[config.mk]
export PLATFORM = sky130hd
export DESIGN_NAME = xor_parity_accum
export DESIGN_NICKNAME = d
export VERILOG_FILES = /design/src/rtl/xor_parity_accum.sv
export SDC_FILE = /design/constraint.sdc
export NUM_CORES = 1
export LEC_CHECK = 0
export CORE_ASPECT_RATIO = 1.1
export CORE_MARGIN = 10
export CORE_UTILIZATION = 43
export CTS_CLUSTER_DIAMETER = 40
export DETAILED_ROUTE_END_ITERATION = 16
export GPL_ROUTABILITY_DRIVEN = 0
export PLACE_DENSITY_LB_ADDON = 0.3
export SKIP_CTS_REPAIR_TIMING = 1
export SYNTH_ARGS = -nofsm -noshare
export SYNTH_HDL_FRONTEND = slang
export SYNTH_SLANG_ARGS = --single-unit
[constraint.sdc]
create_clock -name clk -period 1.41 [get_ports clk]
set_input_delay 0.282 -clock clk [delete_from_list [all_inputs] [get_ports clk]]
set_output_delay 0.282 -clock clk [all_outputs]
set_load 0.05 [all_outputs]
### config.mk
export PLATFORM = sky130hd
export DESIGN_NAME = fetch_unit
export DESIGN_NICKNAME = d
export VERILOG_FILES = /design/src/rtl/fetch_unit.sv
export SDC_FILE = /design/constraint.sdc
export NUM_CORES = 1
export LEC_CHECK = 0
export ABC_AREA = 1
export CORE_MARGIN = 4
export CORE_UTILIZATION = 47
export CTS_CLUSTER_SIZE = 28
export DETAILED_ROUTE_END_ITERATION = 10
export PLACE_DENSITY = 0.85
export SLEW_MARGIN = 20
export SYNTH_ARGS = -nofsm -noshare
export SYNTH_HDL_FRONTEND = slang
export SYNTH_SLANG_ARGS = --single-unit
### constraint.sdc
create_clock -name clk -period 7.3 [get_ports clk]
set_clock_uncertainty 0.2 [all_clocks]
set_input_delay 1.46 -clock clk [delete_from_list [all_inputs] [get_ports clk]]
set_output_delay 1.46 -clock clk [all_outputs]
set_load 0.005 [all_outputs]
$ cat config.mk
export PLATFORM = sky130hd
export DESIGN_NAME = point_move_sequencer
export DESIGN_NICKNAME = d
export VERILOG_FILES = /design/src/rtl/point_move_sequencer.sv
export SDC_FILE = /design/constraint.sdc
export NUM_CORES = 1
export LEC_CHECK = 0
export CAP_MARGIN = 20
export CORE_MARGIN = 1.5
export CORE_UTILIZATION = 45
export CTS_CLUSTER_DIAMETER = 120
export DETAILED_ROUTE_END_ITERATION = 8
export HOLD_SLACK_MARGIN = 0.06
export MAX_ROUTING_LAYER = met4
export PLACE_DENSITY = 0.73
export SYNTH_ARGS = -nofsm -noshare
export SYNTH_HDL_FRONTEND = slang
export SYNTH_SLANG_ARGS = --single-unit
$ cat constraint.sdc
create_clock -name clk -period 2.3 [get_ports clk]
set_clock_uncertainty 0.2 [all_clocks]
set_input_delay 0.46 -clock clk [delete_from_list [all_inputs] [get_ports clk]]
set_output_delay 0.46 -clock clk [all_outputs]
set_load 0.02 [all_outputs]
####
Required work :: Line by line, please copy the listing exactly.

Completed exercise ::
[config.mk]
export PLATFORM = sky130hd
export DESIGN_NAME = xor_parity_accum
export DESIGN_NICKNAME = d
export VERILOG_FILES = /design/src/rtl/xor_parity_accum.sv
export SDC_FILE = /design/constraint.sdc
export NUM_CORES = 1
export LEC_CHECK = 0
export CORE_ASPECT_RATIO = 1.1
export CORE_MARGIN = 10
export CORE_UTILIZATION = 43
export CTS_CLUSTER_DIAMETER = 40
export DETAILED_ROUTE_END_ITERATION = 16
export GPL_ROUTABILITY_DRIVEN = 0
export PLACE_DENSITY_LB_ADDON = 0.3
export SKIP_CTS_REPAIR_TIMING = 1
export SYNTH_ARGS = -nofsm -noshare
export SYNTH_HDL_FRONTEND = slang
export SYNTH_SLANG_ARGS = --single-unit
[constraint.sdc]
create_clock -name clk -period 1.41 [get_ports clk]
set_input_delay 0.282 -clock clk [delete_from_list [all_inputs] [get_ports clk]]
set_output_delay 0.282 -clock clk [all_outputs]
set_load 0.05 [all_outputs]
### config.mk
export PLATFORM = sky130hd
export DESIGN_NAME = fetch_unit
export DESIGN_NICKNAME = d
export VERILOG_FILES = /design/src/rtl/fetch_unit.sv
export SDC_FILE = /design/constraint.sdc
export NUM_CORES = 1
export LEC_CHECK = 0
export ABC_AREA = 1
export CORE_MARGIN = 4
export CORE_UTILIZATION = 47
export CTS_CLUSTER_SIZE = 28
export DETAILED_ROUTE_END_ITERATION = 10
export PLACE_DENSITY = 0.85
export SLEW_MARGIN = 20
export SYNTH_ARGS = -nofsm -noshare
export SYNTH_HDL_FRONTEND = slang
export SYNTH_SLANG_ARGS = --single-unit
### constraint.sdc
create_clock -name clk -period 7.3 [get_ports clk]
set_clock_uncertainty 0.2 [all_clocks]
set_input_delay 1.46 -clock clk [delete_from_list [all_inputs] [get_ports clk]]
set_output_delay 1.46 -clock clk [all_outputs]
set_load 0.005 [all_outputs]
$ cat config.mk
export PLATFORM = sky130hd
export DESIGN_NAME = point_move_sequencer
export DESIGN_NICKNAME = d
export VERILOG_FILES = /design/src/rtl/point_move_sequencer.sv
export SDC_FILE = /design/constraint.sdc
export NUM_CORES = 1
export LEC_CHECK = 0
export CAP_MARGIN = 20
export CORE_MARGIN = 1.5
export CORE_UTILIZATION = 45
export CTS_CLUSTER_DIAMETER = 120
export DETAILED_ROUTE_END_ITERATION = 8
export HOLD_SLACK_MARGIN = 0.06
export MAX_ROUTING_LAYER = met4
export PLACE_DENSITY = 0.73
export SYNTH_ARGS = -nofsm -noshare
export SYNTH_HDL_FRONTEND = slang
export SYNTH_SLANG_ARGS = --single-unit
$ cat constraint.sdc
create_clock -name clk -period 2.3 [get_ports clk]
set_clock_uncertainty 0.2 [all_clocks]
set_input_delay 0.46 -clock clk [delete_from_list [all_inputs] [get_ports clk]]
set_output_delay 0.46 -clock clk [all_outputs]
set_load 0.02 [all_outputs]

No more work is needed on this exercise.